The hit Australian band’s second album slips from memory freely and easily, so platitudinal are its lyrics – less the sound of Gen Z than a shrug
If Gen Z has a “sound” – what grunge was to Gen X, or EDM to Millennials – it has yet to emerge. The pop albums that have attempted to capture the spirit of youthful malaise over the past few years have been remarkably varied in tone: Lorde sought communion with nature on her pastel-toned 2000s throwback Solar Power, while Olivia Rodrigo bemoaned her “fucking teenage dream” to the sounds of glittery emo and pop rock on her debut album Sour. On their sophomore album Here Comes Everybody, Western Australian indie stars Spacey Jane take a different route, using bright, jangly indie rock to explore Gen Z’s fears around Covid and the climate crisis.

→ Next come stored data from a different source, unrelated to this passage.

### config.mk
export PLATFORM = sky130hd
export DESIGN_NAME = sd_bmp_loader
export DESIGN_NICKNAME = d
export VERILOG_FILES = /design/src/rtl/sd_bmp_loader_pkg.sv /design/src/rtl/sd_req_retry.sv /design/src/rtl/sd_bmp_loader.sv
export SDC_FILE = /design/constraint.sdc
export NUM_CORES = 1
export LEC_CHECK = 0
export CORE_MARGIN = 2
export CORE_UTILIZATION = 57
export CTS_CLUSTER_SIZE = 20
export DETAILED_ROUTE_END_ITERATION = 10
export PLACE_DENSITY_LB_ADDON = 0.15
export RECOVER_POWER = 50
export SYNTH_ARGS = -nofsm -noshare
export SYNTH_HDL_FRONTEND = slang
export SYNTH_SLANG_ARGS = --single-unit
### constraint.sdc
create_clock -name clk -period 3.7 [get_ports clk]
set_input_delay 0.74 -clock clk [delete_from_list [all_inputs] [get_ports clk]]
set_output_delay 0.74 -clock clk [all_outputs]
set_load 0.01 [all_outputs]
==> src/rtl/therm2bin_if.sv <==
// Bundles the decoder's pin-side, stream-output and status signals.
// The decoder sits on the slave modport; a driver or consumer sits on master.
interface therm2bin_if #(
  parameter int WIDTH = 15
) ();
  localparam int BW = $clog2(WIDTH + 1);

  logic [WIDTH-1:0] therm_in;
  logic             out_ready;
  logic             out_valid;
  logic [BW-1:0]    out_bin;
  logic             clear_err;
  logic [7:0]       err_cnt;
  logic             ovr;

  modport master (
    output therm_in, out_ready, clear_err,
    input  out_valid, out_bin, err_cnt, ovr
  );

  modport slave (
    input  therm_in, out_ready, clear_err,
    output out_valid, out_bin, err_cnt, ovr
  );
endinterface

==> src/rtl/therm2bin_decoder.sv <==
// Thermometer-to-binary receive decoder.
// The asynchronous thermometer bus is synchronised, held until it has been
// identical for STABLE_CYCLES samples, then validated and converted into a
// count of set bits. Each new settled code is offered once on a valid/ready
// output. Illegal codes bump a saturating error counter, and a sample that
// is overwritten before delivery sets a sticky overrun flag.
// Optional build macro THERM2BIN_BUBBLE_CORRECT_EN adds a 3-input majority
// corrector that repairs single-bit bubbles before validation.
module therm2bin_decoder #(
  parameter int WIDTH         = 15,
  parameter int STABLE_CYCLES = 16
) (
  input logic        clk,
  input logic        rst,
  therm2bin_if.slave bus
);
  localparam int BW = $clog2(WIDTH + 1);
  localparam int SW = $clog2(STABLE_CYCLES);
  localparam logic [SW-1:0] STAB_MAX = SW'(STABLE_CYCLES - 1);

  localparam logic [0:0] ST_EMPTY = 1'b0;
  localparam logic [0:0] ST_FULL  = 1'b1;

  logic [WIDTH-1:0] s1;
  logic [WIDTH-1:0] s2;
  logic [WIDTH-1:0] cand;
  logic [WIDTH-1:0] last_code;
  logic [WIDTH-1:0] code_chk;
  logic [WIDTH-1:0] code_p1;
  logic [SW-1:0]    stab_cnt;
  logic [0:0]       state;
  logic [BW-1:0]    out_bin_q;
  logic [BW-1:0]    bin;
  logic [7:0]       err_q;
  logic             ovr_q;
  logic             accept;
  logic             legal;
  logic             legal_acc;
  logic             illegal_acc;
  logic             overwrite;

  // Two-flop synchroniser on every pin of the asynchronous bus
  always_ff @(posedge clk or posedge rst) begin
    if (rst) begin
      s1 <= '0;
      s2 <= '0;
    end else begin
      s1 <= bus.therm_in;
      s2 <= s1;
    end
  end

  // Stability filter: restart on any change, otherwise count up to the limit
  always_ff @(posedge clk or posedge rst) begin
    if (rst) begin
      cand     <= '0;
      stab_cnt <= '0;
    end else if (s2 != cand) begin
      cand     <= s2;
      stab_cnt <= '0;
    end else if (stab_cnt != STAB_MAX) begin
      stab_cnt <= stab_cnt + 1'b1;
    end
  end

  // A settled code is processed only once, until a different code settles
  assign accept = (stab_cnt == STAB_MAX) && (cand != last_code);

  // Remember the last processed code so a held code does not re-trigger
  always_ff @(posedge clk or posedge rst) begin
    if (rst) begin
      last_code <= '0;
    end else if (accept) begin
      last_code <= cand;
    end
  end

`ifdef THERM2BIN_BUBBLE_CORRECT_EN
  logic [WIDTH+1:0] padded;
  assign padded = {1'b0, cand, 1'b1};

  // Majority of each bit and its neighbours; below bit0 reads 1, above the top reads 0
  always_comb begin
    code_chk = '0;
    for (int i = 0; i < WIDTH; i++) begin
      code_chk[i] = (padded[i] & padded[i+1]) |
                    (padded[i+1] & padded[i+2]) |
                    (padded[i] & padded[i+2]);
    end
  end
`else
  assign code_chk = cand;
`endif

  // A thermometer code plus one clears every set bit, so the AND is zero
  assign code_p1 = code_chk + 1'b1;
  assign legal   = ((code_chk & code_p1) == '0);

  // Binary value is the position of the highest set bit plus one
  always_comb begin
    bin = '0;
    for (int i = 0; i < WIDTH; i++) begin
      if (code_chk[i]) begin
        bin = BW'(i + 1);
      end
    end
  end

  assign legal_acc   = accept && legal;
  assign illegal_acc = accept && !legal;
  assign overwrite   = legal_acc && (state == ST_FULL) && !bus.out_ready;

  // Output holding register: load on a legal code, drain on handshake
  always_ff @(posedge clk or posedge rst) begin
    if (rst) begin
      state     <= ST_EMPTY;
      out_bin_q <= '0;
    end else if (legal_acc) begin
      state     <= ST_FULL;
      out_bin_q <= bin;
    end else if ((state == ST_FULL) && bus.out_ready) begin
      state     <= ST_EMPTY;
    end
  end

  // Sticky status; a same-cycle event wins over the clear
  always_ff @(posedge clk or posedge rst) begin
    if (rst) begin
      err_q <= '0;
      ovr_q <= 1'b0;
    end else if (bus.clear_err) begin
      err_q <= illegal_acc ? 8'd1 : 8'd0;
      ovr_q <= overwrite;
    end else begin
      if (illegal_acc && (err_q != 8'd255)) begin
        err_q <= err_q + 8'd1;
      end
      if (overwrite) begin
        ovr_q <= 1'b1;
      end
    end
  end

  assign bus.out_valid = (state == ST_FULL);
  assign bus.out_bin   = out_bin_q;
  assign bus.err_cnt   = err_q;
  assign bus.ovr       = ovr_q;
endmodule

==> src/flat_wrapper.sv <==
// flat-port wrapper written by rule: the top's interface ports become plain ports
module therm2bin_decoder_flat 
#(
  parameter int WIDTH         = 15,
  parameter int STABLE_CYCLES = 16
)
  (clk, rst, bus_therm_in, bus_out_ready, bus_clear_err, bus_out_valid, bus_out_bin, bus_err_cnt, bus_ovr);
  therm2bin_if #(.WIDTH(WIDTH)) bus_i ();
  input logic clk;
  input logic rst;
  input wire logic [$bits(bus_i.therm_in)-1:0] bus_therm_in;
  input wire logic [$bits(bus_i.out_ready)-1:0] bus_out_ready;
  input wire logic [$bits(bus_i.clear_err)-1:0] bus_clear_err;
  output wire logic [$bits(bus_i.out_valid)-1:0] bus_out_valid;
  output wire logic [$bits(bus_i.out_bin)-1:0] bus_out_bin;
  output wire logic [$bits(bus_i.err_cnt)-1:0] bus_err_cnt;
  output wire logic [$bits(bus_i.ovr)-1:0] bus_ovr;
  assign bus_i.therm_in = bus_therm_in;
  assign bus_i.out_ready = bus_out_ready;
  assign bus_i.clear_err = bus_clear_err;
  assign bus_out_valid = bus_i.out_valid;
  assign bus_out_bin = bus_i.out_bin;
  assign bus_err_cnt = bus_i.err_cnt;
  assign bus_ovr = bus_i.ovr;
  therm2bin_decoder #(.WIDTH(WIDTH), .STABLE_CYCLES(STABLE_CYCLES)) u_core (.clk(clk), .rst(rst), .bus(bus_i));
endmodule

Arriving two years after the release of their surprise blockbuster debut Sunlight – the Aria gold-certified album that spawned the Hottest 100 runner-up Booster Seat – this album is the result of the four-piece’s conscious attempt to grapple with meaty, hard-to-discuss generational anxieties: “I wanted to reflect on the last five [to] eight years … Covid gave me time to not just sit and think about myself, but be more outward-looking in some ways,” frontman Caleb Harper told Triple J. “I wanted to touch on that as much as possible.”